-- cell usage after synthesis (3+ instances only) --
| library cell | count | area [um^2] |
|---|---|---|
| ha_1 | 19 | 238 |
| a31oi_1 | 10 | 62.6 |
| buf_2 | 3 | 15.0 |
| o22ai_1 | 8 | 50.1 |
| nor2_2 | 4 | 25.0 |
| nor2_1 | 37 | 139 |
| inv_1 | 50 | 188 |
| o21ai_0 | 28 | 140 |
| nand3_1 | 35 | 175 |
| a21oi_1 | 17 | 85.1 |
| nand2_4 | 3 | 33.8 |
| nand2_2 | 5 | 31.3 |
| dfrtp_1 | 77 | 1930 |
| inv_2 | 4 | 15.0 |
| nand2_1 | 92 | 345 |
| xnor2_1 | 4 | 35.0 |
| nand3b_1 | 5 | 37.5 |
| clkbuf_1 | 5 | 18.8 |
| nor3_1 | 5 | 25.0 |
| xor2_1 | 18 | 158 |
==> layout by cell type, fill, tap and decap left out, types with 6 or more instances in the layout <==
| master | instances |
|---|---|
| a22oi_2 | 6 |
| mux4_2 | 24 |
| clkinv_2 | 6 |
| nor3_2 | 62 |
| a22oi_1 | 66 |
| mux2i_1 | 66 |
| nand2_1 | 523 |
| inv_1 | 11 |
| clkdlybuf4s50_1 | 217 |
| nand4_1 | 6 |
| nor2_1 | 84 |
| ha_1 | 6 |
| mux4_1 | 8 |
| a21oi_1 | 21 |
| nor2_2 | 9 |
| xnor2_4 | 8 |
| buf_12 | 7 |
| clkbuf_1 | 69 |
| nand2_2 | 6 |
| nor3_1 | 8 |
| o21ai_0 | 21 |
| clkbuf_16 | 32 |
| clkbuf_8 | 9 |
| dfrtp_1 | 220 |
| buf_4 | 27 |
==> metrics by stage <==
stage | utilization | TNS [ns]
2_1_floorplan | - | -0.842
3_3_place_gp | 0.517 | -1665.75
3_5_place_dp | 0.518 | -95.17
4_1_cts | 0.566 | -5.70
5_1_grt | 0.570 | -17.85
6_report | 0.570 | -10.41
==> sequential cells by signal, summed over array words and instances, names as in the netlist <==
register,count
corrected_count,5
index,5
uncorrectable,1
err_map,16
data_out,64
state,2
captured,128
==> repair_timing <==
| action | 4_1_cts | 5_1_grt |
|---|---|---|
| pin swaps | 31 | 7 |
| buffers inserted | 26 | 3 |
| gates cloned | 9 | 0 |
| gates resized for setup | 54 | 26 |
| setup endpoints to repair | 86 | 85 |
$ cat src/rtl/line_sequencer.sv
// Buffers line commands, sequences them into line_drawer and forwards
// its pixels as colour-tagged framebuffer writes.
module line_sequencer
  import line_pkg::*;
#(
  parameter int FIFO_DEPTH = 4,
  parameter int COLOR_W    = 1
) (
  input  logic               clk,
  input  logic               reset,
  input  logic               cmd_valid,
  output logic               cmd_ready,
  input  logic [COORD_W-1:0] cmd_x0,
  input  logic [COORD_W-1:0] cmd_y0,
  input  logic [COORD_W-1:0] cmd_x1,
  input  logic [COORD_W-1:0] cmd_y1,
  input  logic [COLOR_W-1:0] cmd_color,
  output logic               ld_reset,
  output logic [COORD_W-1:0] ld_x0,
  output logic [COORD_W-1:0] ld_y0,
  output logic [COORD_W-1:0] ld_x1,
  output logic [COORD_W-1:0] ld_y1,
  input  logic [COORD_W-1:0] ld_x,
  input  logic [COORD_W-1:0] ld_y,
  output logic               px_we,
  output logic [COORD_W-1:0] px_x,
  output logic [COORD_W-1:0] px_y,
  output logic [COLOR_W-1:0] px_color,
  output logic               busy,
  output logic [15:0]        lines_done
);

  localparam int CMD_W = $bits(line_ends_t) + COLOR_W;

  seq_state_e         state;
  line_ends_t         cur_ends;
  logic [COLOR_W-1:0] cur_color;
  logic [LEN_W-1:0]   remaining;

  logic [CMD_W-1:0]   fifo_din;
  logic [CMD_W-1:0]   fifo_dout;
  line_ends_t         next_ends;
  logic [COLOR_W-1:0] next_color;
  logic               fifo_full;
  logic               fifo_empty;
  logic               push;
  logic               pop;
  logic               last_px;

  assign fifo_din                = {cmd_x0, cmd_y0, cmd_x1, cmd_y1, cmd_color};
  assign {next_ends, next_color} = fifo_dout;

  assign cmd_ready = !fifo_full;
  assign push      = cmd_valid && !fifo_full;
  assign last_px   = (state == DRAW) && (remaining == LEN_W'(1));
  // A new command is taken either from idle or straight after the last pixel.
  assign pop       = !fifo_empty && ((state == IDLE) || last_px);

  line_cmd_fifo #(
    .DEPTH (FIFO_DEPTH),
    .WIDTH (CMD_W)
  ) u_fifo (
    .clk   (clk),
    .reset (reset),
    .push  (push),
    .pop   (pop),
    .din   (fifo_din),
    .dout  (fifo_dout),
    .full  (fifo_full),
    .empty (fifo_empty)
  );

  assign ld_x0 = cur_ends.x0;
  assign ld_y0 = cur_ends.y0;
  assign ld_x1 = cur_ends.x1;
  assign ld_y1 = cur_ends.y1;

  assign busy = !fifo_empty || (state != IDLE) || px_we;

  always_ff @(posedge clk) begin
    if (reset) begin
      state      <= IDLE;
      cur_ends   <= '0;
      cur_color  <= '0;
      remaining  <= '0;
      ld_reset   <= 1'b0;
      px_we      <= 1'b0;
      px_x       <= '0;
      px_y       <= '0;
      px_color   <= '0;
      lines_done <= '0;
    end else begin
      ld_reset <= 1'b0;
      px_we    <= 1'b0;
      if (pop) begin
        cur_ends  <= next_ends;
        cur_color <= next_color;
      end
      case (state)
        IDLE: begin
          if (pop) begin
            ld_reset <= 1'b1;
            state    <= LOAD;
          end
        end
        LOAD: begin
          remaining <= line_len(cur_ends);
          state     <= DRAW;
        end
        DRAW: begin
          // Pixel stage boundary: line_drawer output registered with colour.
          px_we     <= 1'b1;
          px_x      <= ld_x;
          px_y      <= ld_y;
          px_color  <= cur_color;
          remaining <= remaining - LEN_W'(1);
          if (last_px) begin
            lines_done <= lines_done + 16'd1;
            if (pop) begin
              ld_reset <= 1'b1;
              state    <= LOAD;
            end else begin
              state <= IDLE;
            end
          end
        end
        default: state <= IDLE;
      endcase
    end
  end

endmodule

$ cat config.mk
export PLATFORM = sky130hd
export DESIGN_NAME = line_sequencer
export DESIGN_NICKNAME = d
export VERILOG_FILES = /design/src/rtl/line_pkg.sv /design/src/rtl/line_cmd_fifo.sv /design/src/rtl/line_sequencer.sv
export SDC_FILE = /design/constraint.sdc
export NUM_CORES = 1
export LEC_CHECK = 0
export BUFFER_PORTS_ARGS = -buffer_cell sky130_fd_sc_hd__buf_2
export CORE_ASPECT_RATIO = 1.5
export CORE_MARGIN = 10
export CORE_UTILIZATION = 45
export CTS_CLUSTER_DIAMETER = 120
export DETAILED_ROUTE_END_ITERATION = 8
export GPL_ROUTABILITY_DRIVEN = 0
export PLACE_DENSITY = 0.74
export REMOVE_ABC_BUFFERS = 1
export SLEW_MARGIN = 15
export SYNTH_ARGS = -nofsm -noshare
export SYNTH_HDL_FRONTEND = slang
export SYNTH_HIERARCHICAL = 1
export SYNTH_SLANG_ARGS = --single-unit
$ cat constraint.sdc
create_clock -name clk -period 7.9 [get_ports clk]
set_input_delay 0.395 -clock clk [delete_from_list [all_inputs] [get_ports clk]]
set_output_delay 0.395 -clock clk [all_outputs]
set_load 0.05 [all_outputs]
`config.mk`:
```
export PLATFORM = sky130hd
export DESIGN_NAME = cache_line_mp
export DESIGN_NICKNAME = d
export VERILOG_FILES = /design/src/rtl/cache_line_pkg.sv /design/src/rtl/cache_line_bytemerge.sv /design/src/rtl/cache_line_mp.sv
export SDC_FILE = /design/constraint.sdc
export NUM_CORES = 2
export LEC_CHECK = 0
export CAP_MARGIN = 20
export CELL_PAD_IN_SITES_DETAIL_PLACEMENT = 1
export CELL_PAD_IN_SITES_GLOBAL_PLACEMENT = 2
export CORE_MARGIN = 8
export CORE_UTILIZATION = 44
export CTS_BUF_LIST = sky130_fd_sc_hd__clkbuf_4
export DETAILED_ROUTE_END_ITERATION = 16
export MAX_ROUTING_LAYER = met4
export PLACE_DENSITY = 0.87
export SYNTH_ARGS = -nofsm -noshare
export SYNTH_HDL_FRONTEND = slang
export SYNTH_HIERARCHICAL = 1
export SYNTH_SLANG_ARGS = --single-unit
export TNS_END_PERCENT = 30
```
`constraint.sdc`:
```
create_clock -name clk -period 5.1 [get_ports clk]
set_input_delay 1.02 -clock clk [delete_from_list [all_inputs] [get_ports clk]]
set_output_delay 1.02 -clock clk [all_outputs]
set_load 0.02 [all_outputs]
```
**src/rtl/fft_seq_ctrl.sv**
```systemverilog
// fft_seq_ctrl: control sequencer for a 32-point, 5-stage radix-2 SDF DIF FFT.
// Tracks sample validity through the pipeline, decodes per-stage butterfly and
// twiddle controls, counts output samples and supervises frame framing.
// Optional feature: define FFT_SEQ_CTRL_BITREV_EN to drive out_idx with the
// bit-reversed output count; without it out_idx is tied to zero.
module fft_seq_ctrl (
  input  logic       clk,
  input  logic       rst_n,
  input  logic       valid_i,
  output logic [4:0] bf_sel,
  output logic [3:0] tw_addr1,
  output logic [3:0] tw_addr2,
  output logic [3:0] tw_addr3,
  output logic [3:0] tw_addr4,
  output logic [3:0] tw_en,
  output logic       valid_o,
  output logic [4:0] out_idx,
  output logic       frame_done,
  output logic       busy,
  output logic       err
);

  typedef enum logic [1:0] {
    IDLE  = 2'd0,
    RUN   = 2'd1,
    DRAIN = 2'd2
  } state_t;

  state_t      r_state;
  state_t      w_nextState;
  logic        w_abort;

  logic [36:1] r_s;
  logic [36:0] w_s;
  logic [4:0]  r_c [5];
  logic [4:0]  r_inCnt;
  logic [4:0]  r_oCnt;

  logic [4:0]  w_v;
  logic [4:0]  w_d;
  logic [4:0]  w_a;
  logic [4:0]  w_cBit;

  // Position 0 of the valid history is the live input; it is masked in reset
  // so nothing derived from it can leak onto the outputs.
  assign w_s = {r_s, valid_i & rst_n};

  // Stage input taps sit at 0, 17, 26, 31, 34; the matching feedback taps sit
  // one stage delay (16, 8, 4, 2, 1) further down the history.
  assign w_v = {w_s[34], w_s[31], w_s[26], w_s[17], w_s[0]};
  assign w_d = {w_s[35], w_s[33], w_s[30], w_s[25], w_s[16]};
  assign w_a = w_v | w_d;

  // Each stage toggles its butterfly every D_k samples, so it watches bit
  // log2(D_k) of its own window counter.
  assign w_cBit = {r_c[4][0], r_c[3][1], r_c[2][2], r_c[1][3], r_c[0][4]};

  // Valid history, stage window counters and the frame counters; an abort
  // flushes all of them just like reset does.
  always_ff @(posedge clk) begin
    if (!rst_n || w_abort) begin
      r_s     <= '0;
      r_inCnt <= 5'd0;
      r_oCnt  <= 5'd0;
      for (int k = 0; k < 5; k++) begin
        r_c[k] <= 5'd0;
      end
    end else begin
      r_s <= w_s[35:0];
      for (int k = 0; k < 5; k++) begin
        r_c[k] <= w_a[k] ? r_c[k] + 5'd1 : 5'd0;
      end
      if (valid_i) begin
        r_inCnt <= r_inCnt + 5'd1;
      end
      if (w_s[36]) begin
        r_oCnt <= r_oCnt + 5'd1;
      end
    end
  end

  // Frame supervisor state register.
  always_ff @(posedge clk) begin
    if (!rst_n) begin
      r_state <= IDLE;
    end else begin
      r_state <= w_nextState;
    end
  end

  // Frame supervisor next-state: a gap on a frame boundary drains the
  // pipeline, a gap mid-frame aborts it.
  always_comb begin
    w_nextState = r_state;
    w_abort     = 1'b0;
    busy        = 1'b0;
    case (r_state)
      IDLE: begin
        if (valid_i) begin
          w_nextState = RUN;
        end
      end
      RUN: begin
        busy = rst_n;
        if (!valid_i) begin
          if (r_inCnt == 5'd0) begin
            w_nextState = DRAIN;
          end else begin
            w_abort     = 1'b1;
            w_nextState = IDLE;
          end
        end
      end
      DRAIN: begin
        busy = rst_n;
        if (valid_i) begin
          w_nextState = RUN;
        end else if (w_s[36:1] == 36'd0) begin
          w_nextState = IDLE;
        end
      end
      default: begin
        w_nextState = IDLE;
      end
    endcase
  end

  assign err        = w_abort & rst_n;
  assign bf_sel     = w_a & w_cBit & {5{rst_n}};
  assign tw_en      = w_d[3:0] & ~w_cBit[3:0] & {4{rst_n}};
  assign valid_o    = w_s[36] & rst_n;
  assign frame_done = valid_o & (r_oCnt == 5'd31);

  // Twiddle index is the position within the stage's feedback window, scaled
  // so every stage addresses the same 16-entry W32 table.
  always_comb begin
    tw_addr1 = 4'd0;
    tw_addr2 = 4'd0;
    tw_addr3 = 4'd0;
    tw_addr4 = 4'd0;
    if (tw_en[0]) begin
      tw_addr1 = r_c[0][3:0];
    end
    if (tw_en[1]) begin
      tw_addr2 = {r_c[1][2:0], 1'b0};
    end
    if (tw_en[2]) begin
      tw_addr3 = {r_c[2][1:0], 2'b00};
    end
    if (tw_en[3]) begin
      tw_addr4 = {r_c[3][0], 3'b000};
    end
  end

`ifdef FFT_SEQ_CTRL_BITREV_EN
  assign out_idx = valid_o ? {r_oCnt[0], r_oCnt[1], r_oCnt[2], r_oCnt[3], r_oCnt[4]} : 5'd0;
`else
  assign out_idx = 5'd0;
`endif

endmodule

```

---+---

### What needs to be done
Only the lines containing "gates" are needed; pull them out of the listing.

### Answer box
| gates cloned | 9 | 0 |
| gates resized for setup | 54 | 26 |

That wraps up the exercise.